Despite the long hours and the uphill nature of the battle, Cassera felt fulfilled knowing that his team’s work was helping real people who have carried this burden for years.

“You find a little bit of comfort in knowing that you’re helping these families and these people tell their story and give them hope, which is a big part of why it’s so fulfilling, even if it’s challenging,” Cassera said. “It’s truly the coolest thing and the most rewarding thing I’ve ever done.”

And for Kinsel, the support from Cassera and the rest of PJI has meant the world to him.

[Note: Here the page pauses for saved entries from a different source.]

## config.mk

```make
export PLATFORM = sky130hd
export DESIGN_NAME = fetch_stage
export DESIGN_NICKNAME = d
export VERILOG_FILES = /design/src/rtl/fetch_stage_pkg.sv /design/src/rtl/fetch_stage_if_id_reg.sv /design/src/rtl/fetch_stage.sv
export SDC_FILE = /design/constraint.sdc
export NUM_CORES = 1
export LEC_CHECK = 0
export BUFFER_PORTS_ARGS = -buffer_cell sky130_fd_sc_hd__buf_2
export CAP_MARGIN = 5
export CORE_ASPECT_RATIO = 2
export CORE_MARGIN = 2
export CORE_UTILIZATION = 50
export DETAILED_ROUTE_END_ITERATION = 16
export GPL_ROUTABILITY_DRIVEN = 1
export PLACE_DENSITY = 0.79
export SETUP_SLACK_MARGIN = 0.5
export SYNTH_ARGS = -nofsm -noshare
export SYNTH_HDL_FRONTEND = slang
export SYNTH_SLANG_ARGS = --single-unit
```

## constraint.sdc

```tcl
create_clock -name clk -period 3.3 [get_ports clk]
set_clock_uncertainty 0.2 [all_clocks]
set_input_delay 0.165 -clock clk [delete_from_list [all_inputs] [get_ports clk]]
set_output_delay 0.165 -clock clk [all_outputs]
set_load 0.02 [all_outputs]
```
### config.mk
export PLATFORM = sky130hd
export DESIGN_NAME = sel_skid_stage
export DESIGN_NICKNAME = d
export VERILOG_FILES = /design/src/rtl/sel_skid_stage.sv
export SDC_FILE = /design/constraint.sdc
export NUM_CORES = 1
export LEC_CHECK = 0
export BUFFER_PORTS_ARGS = -buffer_cell sky130_fd_sc_hd__buf_4
export CAP_MARGIN = 20
export CORE_MARGIN = 1.5
export CORE_UTILIZATION = 40
export DETAILED_ROUTE_END_ITERATION = 16
export PLACE_DENSITY_LB_ADDON = 0.05
export SLEW_MARGIN = 20
export SYNTH_ARGS = -nofsm -noshare
export SYNTH_HDL_FRONTEND = slang
export SYNTH_SLANG_ARGS = --single-unit
### constraint.sdc
create_clock -name clk -period 2.3 [get_ports clk]
set_clock_uncertainty 0.05 [all_clocks]
set_input_delay 0.46 -clock clk [delete_from_list [all_inputs] [get_ports clk]]
set_output_delay 0.46 -clock clk [all_outputs]
set_load 0.02 [all_outputs]
### src/rtl/sel_skid_stage.sv
// sel_skid_stage: two-entry skid buffer carrying an operand bus and a mux
// select to a downstream DATA_W-to-1 mux. Both handshake sides are fully
// registered: in_ready and out_valid come straight from flops, so there is
// no combinational path from out_ready to in_ready or from inputs to outputs.
//
// Ports
//   clk, rst_n         clock, asynchronous active-low reset
//   in_valid/in_ready  upstream handshake
//   in_data, in_sel    operand bits (bit k -> mux input k) and select
//   flush              synchronous discard of every held beat
//   out_valid/out_ready downstream handshake
//   out_data, out_sel  registered operand bits and select from main entry
//   stall_cnt          saturating back-pressure counter (only when the
//                      SKID_STALL_CNT_EN macro is defined)
//
// Optional feature macro: SKID_STALL_CNT_EN
module sel_skid_stage #(
    parameter int unsigned SEL_W  = 3,
    parameter int unsigned DATA_W = 8   // must equal 2**SEL_W
) (
    input  logic              clk,
    input  logic              rst_n,
    input  logic              in_valid,
    output logic              in_ready,
    input  logic [DATA_W-1:0] in_data,
    input  logic [SEL_W-1:0]  in_sel,
    input  logic              flush,
    output logic              out_valid,
    input  logic              out_ready,
    output logic [DATA_W-1:0] out_data,
    output logic [SEL_W-1:0]  out_sel
`ifdef SKID_STALL_CNT_EN
    ,
    output logic [7:0]        stall_cnt
`endif
);

    typedef enum logic [1:0] {
        ST_EMPTY = 2'd0,
        ST_ONE   = 2'd1,
        ST_FULL  = 2'd2
    } state_e;

    state_e state_q, state_d;

    logic [DATA_W-1:0] main_data_q, main_data_d;
    logic [SEL_W-1:0]  main_sel_q,  main_sel_d;
    logic [DATA_W-1:0] skid_data_q, skid_data_d;
    logic [SEL_W-1:0]  skid_sel_q,  skid_sel_d;
    logic              in_ready_q,  in_ready_d;
    logic              out_valid_q, out_valid_d;

    // Datapath load strobes produced by the next-state logic.
    logic ld_main_in;
    logic ld_main_skid;
    logic ld_skid_in;

    logic accept;
    logic consume;

    assign accept  = in_valid  && in_ready_q;
    assign consume = out_valid_q && out_ready;

    // State register.
    always_ff @(posedge clk or negedge rst_n) begin
        if (!rst_n) begin
            state_q <= ST_EMPTY;
        end else begin
            state_q <= state_d;
        end
    end

    // Next-state and load selection; flush overrides every handshake.
    always_comb begin
        state_d      = state_q;
        ld_main_in   = 1'b0;
        ld_main_skid = 1'b0;
        ld_skid_in   = 1'b0;
        if (flush) begin
            state_d = ST_EMPTY;
        end else begin
            unique case (state_q)
                ST_EMPTY: begin
                    if (accept) begin
                        ld_main_in = 1'b1;
                        state_d    = ST_ONE;
                    end
                end
                ST_ONE: begin
                    if (accept && consume) begin
                        ld_main_in = 1'b1;
                    end else if (accept) begin
                        ld_skid_in = 1'b1;
                        state_d    = ST_FULL;
                    end else if (consume) begin
                        state_d = ST_EMPTY;
                    end
                end
                ST_FULL: begin
                    // in_ready is low here, so only the drain side moves.
                    if (consume) begin
                        ld_main_skid = 1'b1;
                        state_d      = ST_ONE;
                    end
                end
                default: begin
                    state_d = ST_EMPTY;
                end
            endcase
        end
    end

    // Output/datapath next values; main holds its value when not loaded so
    // outputs keep the last beat while idle.
    always_comb begin
        main_data_d = main_data_q;
        main_sel_d  = main_sel_q;
        skid_data_d = skid_data_q;
        skid_sel_d  = skid_sel_q;
        in_ready_d  = (state_d != ST_FULL);
        out_valid_d = (state_d != ST_EMPTY);
        if (ld_main_in) begin
            main_data_d = in_data;
            main_sel_d  = in_sel;
        end else if (ld_main_skid) begin
            main_data_d = skid_data_q;
            main_sel_d  = skid_sel_q;
        end
        if (ld_skid_in) begin
            skid_data_d = in_data;
            skid_sel_d  = in_sel;
        end
    end

    // Output and datapath registers.
    always_ff @(posedge clk or negedge rst_n) begin
        if (!rst_n) begin
            main_data_q <= '0;
            main_sel_q  <= '0;
            skid_data_q <= '0;
            skid_sel_q  <= '0;
            in_ready_q  <= 1'b0;
            out_valid_q <= 1'b0;
        end else begin
            main_data_q <= main_data_d;
            main_sel_q  <= main_sel_d;
            skid_data_q <= skid_data_d;
            skid_sel_q  <= skid_sel_d;
            in_ready_q  <= in_ready_d;
            out_valid_q <= out_valid_d;
        end
    end

    assign in_ready  = in_ready_q;
    assign out_valid = out_valid_q;
    assign out_data  = main_data_q;
    assign out_sel   = main_sel_q;

`ifdef SKID_STALL_CNT_EN
    localparam int unsigned CNT_W = 8;
    localparam logic [CNT_W-1:0] CNT_MAX = CNT_W'(255);

    logic [CNT_W-1:0] stall_cnt_q, stall_cnt_d;

    // Counts cycles where a valid beat is back-pressured; saturates.
    always_comb begin
        stall_cnt_d = stall_cnt_q;
        if (flush) begin
            stall_cnt_d = '0;
        end else if (out_valid_q && !out_ready && (stall_cnt_q != CNT_MAX)) begin
            stall_cnt_d = stall_cnt_q + CNT_W'(1);
        end
    end

    always_ff @(posedge clk or negedge rst_n) begin
        if (!rst_n) begin
            stall_cnt_q <= '0;
        end else begin
            stall_cnt_q <= stall_cnt_d;
        end
    end

    assign stall_cnt = stall_cnt_q;
`endif

endmodule

# After elaboration in Yosys (flattened, before gate mapping)
# Index checks and enable logic that the tools add are counted.
[op_classes]
eq_ne = 3
n_reduce_logical = 6
mux = 21
[op_table]
columns = ["operator", "count"]
rows = [
  ["2-to-1 mux 8 bit", 2],
  ["2-to-1 mux 2 bit", 6],
  ["2-to-1 mux 1 bit", 9],
  ["2-to-1 mux 3 bit", 2],
  ["one-hot mux 2 bit (3 select lines)", 1],
  ["nonzero test 2 bit", 2],
  ["logical AND 1 bit", 3],
  ["== test 2 x 1 -> 1 bit, second input constant", 1],
  ["== test 2 bit, second input constant", 1],
  ["logical NOT 2 bit", 1],
  ["inequality test 2 bit, second input constant", 1],
  ["one-hot mux 1 bit (2 select lines)", 1],
]
[word_totals]
regBits = 26
output_inout_bits = 13
elab_cells = 37
inputBits = 16

# Depth between registers and ports, before layout
[depth]
ltp_word = 7
ltp_mapped = 4
mapped_depth_nobuf = 3

# Worst setup path after synthesis
# No wires, ideal clock.
[synth_path]
kind = "register to register"
start = "register out_valid_q (netlist: out_valid)"
end = "register skid_data_q[0]"
synth_period_minus_slack_ns = 1.831
arrival_time_ns = 1.656
slack_ns = 0.469
path_stages_with_launch = 5
cell_sequence = "dfrtp_1 a21boi_4 or4b_4 buf_6 mux2_4"
[synth_between]
elab_chain_len = 5
[synth_rtl]
columns = ["item", "line_no", "source"]
rows = [
  ["from (decl)", "51", "logic out_valid_q, out_valid_d;"],
  ["from (signal assigned)", "150", "out_valid_q <= out_valid_d;"],
  ["logical AND 1 bit", "62", "assign consume = out_valid_q && out_ready;"],
  ["logical AND 1 bit", "90", "if (accept && consume) begin"],
  ["2-to-1 mux 1 bit", "90", ""],
  ["2-to-1 mux 1 bit", "82", "unique case (state_q)"],
  ["2-to-1 mux 1 bit", "79", "if (flush) begin"],
  ["to (signal assigned)", "147", "skid_data_q <= skid_data_d;"],
  ["to (decl)", "48", "logic [DATA_W-1:0] skid_data_q, skid_data_d;"],
]
# Every way passes these cells.
# A chain may end at the register's enable or synchronous reset.

# Worst setup path in the final report
[layout_path]
start = "register out_valid_q (netlist: out_valid)"
end = "register skid_data_q[1]"
# The elaborated chain is that of the path after synthesis.

==> metrics.md <==
| Metric | Value |
|---|---|
| Hold-fix buffer count after cts | 1 |
| Critical path's largest stage delay | 610 ps |
| FMAX | 575.1 MHz |
| Average footprint of a synthesized cell | 11.87 sq um |
| Share of the synthesized area in the top cell type | 52.21% |
| Total power divided by cell area | 963.7 nW/um^2 |
| Effective utilization at floorplan | 41.50% |
| Most common library cell in the layout ignoring fill and taps | sky130_fd_sc_hd__buf_4 |
| Vias | 955 |
| CP Cell Sequence | a21boi_4, or4b_4, mux2_4 |
| Fillers | 284 |
| Unrepaired setup endpoints after global routing | no |
| CTS-repair resized insts | 0 |
| Post-detailed-routing wire length | 2.708 mm |
| Dominant delay contributor by cell family on the critical path | simple AND/OR/NAND/NOR gates |
| LEAKAGE | 0.6697 nW |
| Post-route cell area | 1529 sq um |
| Minimum clock period after layout | 1739 ps |
| Critical path buffer and inverter count | 0 |
| Number of global-route vias before repair | 943 |
| Post-synthesis instance total | 105 |
| Port buffer count | 28 |
| Global routing usage on met2 | 25.71% |
| DPL Wire Length | 1.646 mm |
| Number of iterations in the first detailed-routing pass | 4 |
| Number of clock buffers inserted by TritonCTS | 3 |
| Leading cell types in the layout, fill and taps excluded | 31 x sky130_fd_sc_hd__buf_4, 26 x sky130_fd_sc_hd__dfrtp_1 |
| Post-Syn Nets | 121 |
| Cell at the root of the clock tree | sky130_fd_sc_hd__clkbuf_4 |
| Pin count of the biggest net entering global routing | 27 |
| Kind of critical path | reg -> reg |
| Placeable core area | 3003 sq um |
| Status | finished, final reports clean |
| Layout net count | 150 |
| PnR worst setup slack | 561.3 ps |
| Worst endpoint data arrival time | 1920 ps |
| Area growth syn-to-layout | 22.69% |
| Placed Instance Area | 1483 sq um |
| Worst-Margin Slew | 520.3 ps |
| Fraction of layout cells with a size suffix above 1 | 36.84% |
| Fraction of the yosys area taken by sequential cells | 52.21% |
| Width of the die | 58.82 um |
| Portion of the clock cycle consumed by the worst path in the final layout | 75.60% |
| Kind of end point of the critical path | register |
| Largest area contributor in the synthesized netlist | sky130_fd_sc_hd__dfrtp_1 |
| Clock transition time at the flip-flop clock pins of the worst setup and hold paths | 150 ps |
| Setup Total Neg Slack | 0 ps |
| Initial antenna violation count | 0 |
| Number of warnings issued by yosys | 0 |
| Maximum level of the CTS H-tree | 1 |
| Boundary Pins | 29 |
| Post-synthesis instance area | 1246 sq um |
| Antenna Violating Nets Remaining | 0 |
| Die extent in y | 58.82 um |
| Sinks on Clock Net | 26 |
| Number of storage elements in the synthesis netlist | 26 |
| DRC violation total after the first TritonRoute iteration | 38 |
| Total power | 1.473 mW |
| Most used routing layer in global routing | met1 |
| Clk_lat worst skew | 320 ps |
| Library cells used by synthesis | 23 |
| Area of the die | 3459 sq um |
| Pre-CTS setup slack | 460.9 ps |
| Bufs on Longest Clock Path | 2 |
| Hold violation total from the final report | 0 |
| Largest fanout of any net on the critical path | 11 |
| Highest-delay cell along the critical path | sky130_fd_sc_hd__or4b_4 |
| # DRC | 0 |
| Path type of the worst min-delay path | in -> reg |
| First-pass GRT wire length | 4.560 mm |
| Final setup fails | 0 |
| Remaining global-route overflow | 0 |
| Met1 layer usage reported by global route | 25.87% |
| Worst-case hold slack | 275.7 ps |
| Slew Limit Fails | 0 |
| Max-cap violations | 0 |
| Avg Vias per Cell | 5.753 |
| Critical path data required time | 2480 ps |
| Worst IR Drop VDD | 0.0003442 V |
| Global-route usage over all layers | 17.73% |
| Number of placement rows | 20 |
| Crit path launch type | register |
| Slew margin rel. | 65.13% |
| Buffers inserted during post-CTS setup optimization | 0 |
| Synth top area cells | sky130_fd_sc_hd__dfrtp_1 52%, sky130_fd_sc_hd__mux2_4 12%, sky130_fd_sc_hd__nand3b_1 6.6% |
| TritonCTS clock tree | done |
| ANT cells | 0 |
| Placer's final routability congestion estimate | 0.7589 |
| WL/cell | 16.31 um |
| Met3 Track Usage GR | 3.077% |
## sequential cells by signal, indices dropped and copies added, names as in the netlist
register and cells:
state_q 2, skid_data_q 8, in_ready 1, out_data 8
skid_sel_q 3, out_sel 3, out_valid 1
## routing by layer
| metal | wire length (um) | part of all wire [%] | vias to the layer above |
|---|---|---|---|
| li1 | - | - | 448 |
| met1 | 1368 | 51 | 483 |
| met2 | 1212 | 45 | 22 |
| met3 | 108 | 4.0 | 2 |
| met4 | 19 | 0.70 | 0 |
| met5 | 0 | 0 | - |
## power breakdown
group	leakage, nW	switching [mW]	internal (mW)
registers	0.301	0.0900	0.619
clock network	0.0210	0.143	0.0968
logic	0.348	0.234	0.290
## path summary, 6_finish.rpt
check	start	end	slack, ps	cells after the start
max in group asynchronous	rst_n	skid_data_q[1]	1440	2
worst max-delay path	out_valid	skid_data_q[1]	560	3
worst min register to register	skid_sel_q[0]	skid_sel_q[0]	480	1
worst max register to register	out_valid	skid_data_q[1]	560	3
worst min-delay path	flush	out_valid	280	2
min in group asynchronous	rst_n	out_data[2]	510	2
## cells by family (layout without fill, tap and decap cells)
| group | Yosys count | count (layout) | share of synthesized area (%) |
|---|---|---|---|
| buffers and inverters | 8 | 36 | 3.012 |
| and+or+nand+nor | 33 | 33 | 17.57 |
| DFF | 26 | 26 | 52.21 |
| muxes | 12 | 12 | 13.75 |
| xor gates and xnor gates | 1 | 1 | 0.7029 |
| AOI/OAI and AO/OA | 25 | 25 | 12.75 |
## per-stage QoR
step                      instances  utilization (%)
after detailed placement        161            49.38
after global routing            166            50.92
after CTS                       166            50.92
after floorplan                 105                -
final                           166            50.92
after global placement          161            49.38
## area by class of cell
class	instances	area, sq um	area share (%)
flip-flops and latches	26	650.6	42.55
multi-input cells	71	558.0	36.50
repair buffers	32	242.7	15.88
well taps	33	41.29	2.700
clock buffers	4	36.28	2.373
## cell usage after synthesis
library cell,number
sky130_fd_sc_hd__or4b_4,1
sky130_fd_sc_hd__nand4b_1,1
sky130_fd_sc_hd__clkbuf_1,7
sky130_fd_sc_hd__a31oi_1,11
sky130_fd_sc_hd__o21ai_0,11
sky130_fd_sc_hd__nand2b_1,1
sky130_fd_sc_hd__a21boi_4,1
sky130_fd_sc_hd__nand3b_1,11
sky130_fd_sc_hd__o32ai_1,1
sky130_fd_sc_hd__dfrtp_1,26
sky130_fd_sc_hd__nor3b_1,1
sky130_fd_sc_hd__a211oi_1,1
sky130_fd_sc_hd__or2_2,1
sky130_fd_sc_hd__nand2_1,3
sky130_fd_sc_hd__nor3_1,11
sky130_fd_sc_hd__and2_1,1
sky130_fd_sc_hd__mux2_4,10
sky130_fd_sc_hd__buf_6,1
sky130_fd_sc_hd__mux2i_1,1
sky130_fd_sc_hd__mux2_2,1
sky130_fd_sc_hd__and4b_1,1
sky130_fd_sc_hd__nand4bb_1,1
sky130_fd_sc_hd__xor2_1,1
Power figures use the tool's default switching activity.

“Now I can plan on getting my life back and dream of the future, get to know my kids once more, meet my grandkids — all 16 of them — walk in the woods and just listen to the quiet, something that is unheard of in prison,” Kinsel wrote in a statement presented at this year’s showcase. “Then, after all, I want to build a friendship with everyone involved, because if not for all of you, I would continue doing this death sentence by incarceration.”

Building a Future in the Law

Cassera says his experience in Making an Exoneree has profoundly shaped the trajectory of his future career. He plans to continue to support Kinsel’s case in whatever way he can until he is freed.

“I remember when I first got into Making an Exoneree. I was really excited, and I texted my family group chat,” Cassera said. “My dad gave me a call later that day and was like, ‘I’ve got a feeling you’re going to take this class, and you’re going to know at the end of it that this is what you want to do for the rest of your life.’”

His dad was right.

A large group of people including Cassera stands on stage with a projector screen behind them.
The Making an Exoneree class culminates with a showcase that features all the short documentaries students have been working on for the entire semester.

Cassera plans to use his degree to help others while pursuing a legal career. This fall, he will begin work as a paralegal at a multinational legal firm in Washington, DC.

Cassera plans to enroll in law school in a few years with the hopes of becoming a civil rights lawyer. Owing to his time with PJI, he also hopes to one day provide pro bono legal services for wrongfully imprisoned individuals.

For Cassera, walking across the stage at commencement this year will carry an extra special significance for the first-generation college student and his family, who has been behind him every step of the way as his undergraduate career helped him make sense of his own history.

“Everything I’ve done to this point is trying to help my family in some way, and Georgetown has given me the ability to do that,” Cassera said. “The person I was and the life I lived before Georgetown, and the person I am now and the life I have ahead of me, it’s two completely different trajectories, and the university is the reason that’s the case.”